(Beginning of Dataset entries)
--- src/rtl/mb_pkg.sv ---
// rtl/mb_pkg.sv - shared types and helpers for the sequential Booth multiplier
package mb_pkg;

    typedef enum logic [1:0] {
        IDLE = 2'd0,
        RUN  = 2'd1,
        CORR = 2'd2
    } state_t;

    // Bit positions inside the recoded-digit control word
    localparam int BD_ONE = 0;
    localparam int BD_TWO = 1;
    localparam int BD_NEG = 2;
    localparam int BD_W   = 3;

    // Unsigned operands need one extra digit to consume the zero-extended top bits
    function automatic int digit_count(input int width, input logic is_signed);
        return is_signed ? (width / 2) : (width / 2 + 1);
    endfunction

endpackage

--- src/rtl/mb_seq_mult_if.sv ---
// rtl/mb_seq_mult_if.sv - start/busy/done operand and result bundle
interface mb_seq_mult_if #(
    parameter int WIDTH = 16
);
    logic               start;
    logic               signed_mode;
    logic [WIDTH-1:0]   a;
    logic [WIDTH-1:0]   b;
    logic               busy;
    logic               done;
    logic [2*WIDTH-1:0] p;

    modport master (output start, signed_mode, a, b, input busy, done, p);
    modport slave  (input start, signed_mode, a, b, output busy, done, p);
endinterface

--- src/rtl/mb_booth_digit.sv ---
// rtl/mb_booth_digit.sv - radix-4 Booth recoder for one multiplier triplet
module mb_booth_digit
    import mb_pkg::*;
(
    input  logic [2:0]      triplet,
    output logic [BD_W-1:0] ctl
);

    // neg follows the top bit even for 111, so a -0 digit still needs its +1 correction
    always_comb begin
        ctl         = '0;
        ctl[BD_ONE] = triplet[1] ^ triplet[0];
        ctl[BD_TWO] = (triplet == 3'b011) || (triplet == 3'b100);
        ctl[BD_NEG] = triplet[2];
    end

endmodule

--- src/rtl/mb_seq_mult.sv ---
// rtl/mb_seq_mult.sv - iterative radix-4 Booth multiplier, one digit per clock
module mb_seq_mult
    import mb_pkg::*;
#(
    parameter int WIDTH = 16
) (
    input  logic          clk,
    input  logic          rst,
    mb_seq_mult_if.slave  bus
);

    localparam int AW = 2 * WIDTH + 2;
    localparam int MW = WIDTH + 2;
    localparam int BW = WIDTH + 3;
    localparam int CW = $clog2(WIDTH / 2 + 2);

    if ((WIDTH % 2) != 0 || WIDTH < 4) begin : g_bad_width
        $fatal(1, "mb_seq_mult: WIDTH must be even and at least 4");
    end

    state_t             state_q, state_d;
    logic [AW-1:0]      acc_q, acc_d;
    logic [AW-1:0]      cor_q, cor_d;
    logic [MW-1:0]      a_q, a_d;
    logic [BW-1:0]      b_q, b_d;
    logic               mode_q, mode_d;
    logic [CW-1:0]      i_q, i_d;
    logic [2*WIDTH-1:0] p_q, p_d;
    logic               done_q, done_d;

    logic [BD_W-1:0]    ctl;
    logic [MW-1:0]      mag;
    logic [MW-1:0]      pp;
    logic [AW-1:0]      pp_sx;
    logic               last_digit;

    // b_q shifts right two bits per digit, so the live triplet is always b_q[2:0]
    mb_booth_digit u_digit (
        .triplet (b_q[2:0]),
        .ctl     (ctl)
    );

    always_comb begin
        mag        = ctl[BD_ONE] ? a_q : (ctl[BD_TWO] ? (a_q << 1) : '0);
        pp         = ctl[BD_NEG] ? ~mag : mag;
        pp_sx      = {{(AW - MW){pp[MW-1]}}, pp};
        last_digit = (i_q == CW'(digit_count(WIDTH, mode_q) - 1));
    end

    always_comb begin
        state_d = state_q;
        acc_d   = acc_q;
        cor_d   = cor_q;
        a_d     = a_q;
        b_d     = b_q;
        mode_d  = mode_q;
        i_d     = i_q;
        p_d     = p_q;
        done_d  = 1'b0;

        unique case (state_q)
            IDLE: begin
                if (bus.start) begin
                    mode_d  = bus.signed_mode;
                    a_d     = bus.signed_mode ? {{2{bus.a[WIDTH-1]}}, bus.a} : {2'b00, bus.a};
                    b_d     = {(bus.signed_mode ? {2{bus.b[WIDTH-1]}} : 2'b00), bus.b, 1'b0};
                    acc_d   = '0;
                    cor_d   = '0;
                    i_d     = '0;
                    state_d = RUN;
                end
            end
            RUN: begin
                acc_d = acc_q + (pp_sx << {i_q, 1'b0});
                cor_d = cor_q | (AW'(ctl[BD_NEG]) << {i_q, 1'b0});
                b_d   = {2'b00, b_q[BW-1:2]};
                i_d   = i_q + 1'b1;
                if (last_digit) begin
                    state_d = CORR;
                end
            end
            CORR: begin
                p_d     = acc_q[2*WIDTH-1:0] + cor_q[2*WIDTH-1:0];
                done_d  = 1'b1;
                state_d = IDLE;
            end
            default: state_d = IDLE;
        endcase
    end

    always_ff @(posedge clk) begin
        if (rst) begin
            state_q <= IDLE;
            acc_q   <= '0;
            cor_q   <= '0;
            a_q     <= '0;
            b_q     <= '0;
            mode_q  <= 1'b0;
            i_q     <= '0;
            p_q     <= '0;
            done_q  <= 1'b0;
        end else begin
            state_q <= state_d;
            acc_q   <= acc_d;
            cor_q   <= cor_d;
            a_q     <= a_d;
            b_q     <= b_d;
            mode_q  <= mode_d;
            i_q     <= i_d;
            p_q     <= p_d;
            done_q  <= done_d;
        end
    end

    assign bus.busy = (state_q != IDLE);
    assign bus.done = done_q;
    assign bus.p    = p_q;

endmodule
--- src/flat_wrapper.sv ---
// flat-port wrapper written by rule: the top's interface ports become plain ports
module mb_seq_mult_flat import mb_pkg::*;
#(
    parameter int WIDTH = 16
)
  (clk, rst, bus_start, bus_signed_mode, bus_a, bus_b, bus_busy, bus_done, bus_p);
  mb_seq_mult_if #(.WIDTH(WIDTH)) bus_i ();
  input  logic clk;
  input  logic rst;
  input wire logic [$bits(bus_i.start)-1:0] bus_start;
  input wire logic [$bits(bus_i.signed_mode)-1:0] bus_signed_mode;
  input wire logic [$bits(bus_i.a)-1:0] bus_a;
  input wire logic [$bits(bus_i.b)-1:0] bus_b;
  output wire logic [$bits(bus_i.busy)-1:0] bus_busy;
  output wire logic [$bits(bus_i.done)-1:0] bus_done;
  output wire logic [$bits(bus_i.p)-1:0] bus_p;
  assign bus_i.start = bus_start;
  assign bus_i.signed_mode = bus_signed_mode;
  assign bus_i.a = bus_a;
  assign bus_i.b = bus_b;
  assign bus_busy = bus_i.busy;
  assign bus_done = bus_i.done;
  assign bus_p = bus_i.p;
  mb_seq_mult #(.WIDTH(WIDTH)) u_core (.clk(clk), .rst(rst), .bus(bus_i));
endmodule
--- config.mk ---
export PLATFORM = sky130hd
export DESIGN_NAME = mb_seq_mult_flat
export DESIGN_NICKNAME = d
export VERILOG_FILES = /design/src/rtl/mb_pkg.sv /design/src/rtl/mb_seq_mult_if.sv /design/src/rtl/mb_booth_digit.sv /design/src/rtl/mb_seq_mult.sv /design/src/flat_wrapper.sv
export SDC_FILE = /design/constraint.sdc
export NUM_CORES = 1
export LEC_CHECK = 0
export CAP_MARGIN = 40
export CORE_MARGIN = 5
export CORE_UTILIZATION = 40
export CTS_CLUSTER_DIAMETER = 80
export DETAILED_ROUTE_END_ITERATION = 12
export GPL_ROUTABILITY_DRIVEN = 0
export PLACE_DENSITY = 0.61
export SLEW_MARGIN = 20
export SYNTH_ARGS = -nofsm -noshare
export SYNTH_HDL_FRONTEND = slang
export SYNTH_SLANG_ARGS = --single-unit
--- constraint.sdc ---
create_clock -name clk -period 7.2 [get_ports clk]
set_clock_uncertainty 0.2 [all_clocks]
set_input_delay 0.72 -clock clk [delete_from_list [all_inputs] [get_ports clk]]
set_output_delay 0.72 -clock clk [all_outputs]
set_load 0.005 [all_outputs]
After elaboration in Yosys (flattened, before gate mapping)
Cells that the tools add are included.
Word-level totals
  bits in registers: 145
  input bits: 36
  output and inout port bits: 34
  logic and storage cells: 49
Operators by class
  $add $sub $neg: 4
  equal/unequal tests: 7
  shift-type cells: 2
  multiplexer cells: 17
  bitwise gates (word level): 3
  reductions and logical operators: 7
Operator list (count)
  $pmux W34 S2: 2
  $mux W18: 4
  $pmux W19 S2: 1
  $add A34 B34 Y34: 1
  $mux W34: 1
  $or A34 B34 Y34: 1
  $shl A1 B5 Y34: 1
  $shl A34 B5 Y34: 1
  $add A32 B32 Y32: 1
  $mux W19: 1
  $not A18 Y18: 1
  $pmux W4 S2: 1
  $mux W2: 3
  $reduce_and A2 Y1: 3
  $add A4 B1 Y4 const B: 1
  $eq A4 B4 Y1: 1
  $mux W4: 1
  $pmux W2 S2: 1
  $reduce_bool A2 Y1: 2
  $sub A4 B2 Y4 const B: 1
  $eq A3 B2 Y1 const B: 1
  $eq A3 B3 Y1 const B: 1
  $eq A2 B1 Y1 const B: 1
  $eq A2 B2 Y1 const B: 1
  other kinds (6): 7

Logic depth before layout (Yosys ltp)
  depth in word-level cells: 9
  depth in mapped cells: 23
  depth with buffers taken out: 21

By module
Synthesis repeated with hierarchy kept, for this count alone.
Second synthesis, totals
  cells, all modules: 1067
  area, all modules: 8107.8 µm²
Modules (own cells, without submodules)
  mb_seq_mult: times used 1, cells each 1061, area an instance 8052.7 µm², seq. area each 2462.4 µm²
  mb_booth_digit: times used 1, cells each 6, area an instance 55.1 µm², seq. area each 0.0 µm²

Least setup slack after synthesis
No wires, ideal clock.
  kind: reg2reg
  start point: register u_core.b_q[0]
  end point: register u_core.acc_q[28]
  library setup time: 0.062 ns
  arrival: 4.844 ns
  data required time: 6.938 ns
  setup slack: 2.094 ns
  stages on the path, launching flop included: 20
  path buffers: 3
  clock period less this slack: 5.106 ns
  cells stage by stage: dfxtp_1 -> inv_1 -> ha_1 -> buf_6 -> clkbuf_1 -> clkbuf_1 -> nand2_1 -> xnor2_1 -> nor4_1 -> ha_1 -> fa_1 -> a211oi_1 -> nor3_1 -> o2111ai_1 -> a2111oi_0 -> a211o_1 -> a221oi_1 -> o21ai_0 -> or4b_2 -> nand3_1
Between the ends
  longest elaborated chain between the ends: 9
  elaborated cells on any way between the ends: 11
  classes of those cells: add/sub (1); eq/ne (2); shift (1); mux (4); bitwise (2); reduce/logical (1)
Ends and longest elaborated chain
  from (decl): line mb_seq_mult.sv:25  | logic [BW-1:0] b_q, b_d;
  from (signal assigned): line mb_seq_mult.sv:97  | b_q <= '0;
  from (signal assigned): line mb_seq_mult.sv:107  | b_q <= b_d;
  $eq A3 B2 Y1 / $eq A3 B3 Y1 (equally long branches): line mb_booth_digit.sv:13  | ctl[BD_TWO] = (triplet == 3'b011) || (triplet == 3'b100);
  $logic_or A1 B1 Y1: line mb_booth_digit.sv:13
  $mux W18: line mb_seq_mult.sv:44  | mag = ctl[BD_ONE] ? a_q : (ctl[BD_TWO] ? (a_q << 1) : '0);
  $mux W18 (*): line mb_seq_mult.sv:44
  $not A18 Y18: line mb_seq_mult.sv:45  | pp = ctl[BD_NEG] ? ~mag : mag;
  $mux W18 (*): line mb_seq_mult.sv:45
  $shl A34 B5 Y34 (*): line mb_seq_mult.sv:74  | acc_d = acc_q + (pp_sx << {i_q, 1'b0});
  $add A34 B34 Y34 (*): line mb_seq_mult.sv:74
  $pmux W34 S2 (*): line mb_seq_mult.sv:61  | unique case (state_q)
  to (signal assigned): line mb_seq_mult.sv:94  | acc_q <= '0;
  to (signal assigned): line mb_seq_mult.sv:104  | acc_q <= acc_d;
  to (decl): line mb_seq_mult.sv:22  | logic [AW-1:0] acc_q, acc_d;
Every way passes the cells marked *; elsewhere a longest branch is shown, timed or not.
A chain may end at the register's enable or synchronous reset.

Worst setup path after layout
Same ends and word-level chain as after synthesis.

==> impl_metrics.toml <==
[worst_setup_path]
cpMostUsedCell = "o21ai_0"
worstPathArrival_ns = 6.05
cp-start-kind = "flop"
rr_startpoint = "u_core.b_q[0]"
ff2ff_setup_slack_ns = 1.31
slowest_delay_ns = 0.64
endpoint = "u_core.acc_q[28]"
critPathKind = "reg2reg"
crit_path_max_fanout = 17
required_ns = 7.36
critPathCaptureType = "flop"
startpoint = "u_core.b_q[0]"
worstRegToRegCells = 20
cp_slowest_cell = "ha_1"
crit_chain = "inv_1 -> ha_1 -> buf_8 -> mux2_2 -> nor2_1 -> a21oi_1 -> o21bai_1 -> mux2i_1 -> o21ai_0 -> nor2_1 -> ha_1 -> a211oi_1 -> o21ai_0 -> o2111ai_1 -> a2111oi_0 -> a211o_1 -> a221oi_1 -> o21ai_0 -> or4b_2 -> nand3_1"
r2r_end = "u_core.acc_q[28]"

[cts]
cts_buffers = 17
cts_tree = "yes"
h-tree-depth = 4
clock_latency_ns = 0.43
path_clk_slew_ns = 0.06
root_buffer = "clkbuf_16"
clkSinkCount = 123
cts.hold.buffers_added = 0
cts_setup_buffers = 0
cts_resized = 0
clk_path_buf_depth = 2

[floorplan]
die_x_um = 154
core_area_um2 = 20300
die_h_um = 154
start_util = 0.409
pin_count = 70
die_area_um2 = 23700
std_cell_rows = 52

[timing]
hold_violations = 0
maxSlewHeadroom = 0.443
maxSlewViolCount = 0
tightest_slew_ns = 0.834
period_minus_slack_ns = 5.89
period_share = 0.818
fin_ws_ns = 1.31
rsz0062_at_grt = "no"
setup_violations = 0
timing.fmax_mhz = 170
tns_ns = 0

[pwr]
p_leak_nw = 3.91
vdd_drop_max_v = 0.000164
power_density_nw_per_um2 = 229

[finish]
drive_gt1_frac = 0.0612
nets = 1221
final_cell_mix = "144 x nor2_1, 144 x nand2_1, 123 x dfxtp_1"
diodes = 0
stdcell_count = 1414
area_delta_synth_final_pct = 18.9

[global_routing]
grt_max_degree = 77
track_usage = 0.193
antenna_found_initial = 0
overflow = 0
grt_pass1_vias = 7240
grt_pass1_wl_mm = 37.9

[synthesis]
synth_area_um2 = 8300
synthArstFlopShare = 0
synth_edf_count = 0
ys_ff_latch = 123
ys_seq_area_frac = 0.297
yosys_warnings = 0
synth_ff_type = "dfxtp_1"
synth_area_per_cell_um2 = 7.59
synth.distinct_cells = 64
postSynthCellCount = 1093
syn-num-nets = 1183

[hold_path]
min_path_type = "reg2reg"

[run]
drv_cap = 0

[routing]
num_vias = 7777
postRouteAntennaNets = 0
drtIter0Drc = 569
wire_per_inst_um = 16.2
drc = 0
first_pass_iters = 5
wl_mm = 22.9
viasPerCell = 5.50

[place]
placed_cells = 1381
dp_hpwl_mm = 17.0
place_worst_setup_slack_ns = 1.42
io_buffers = 69

[run_status]
status = "complete, no violations"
(End of Dataset entries)
▶ [Exercise aim]
Only lines with the word "layout" should be collected from the material.

▶ [Task output]
Logic depth before layout (Yosys ltp)
Worst setup path after layout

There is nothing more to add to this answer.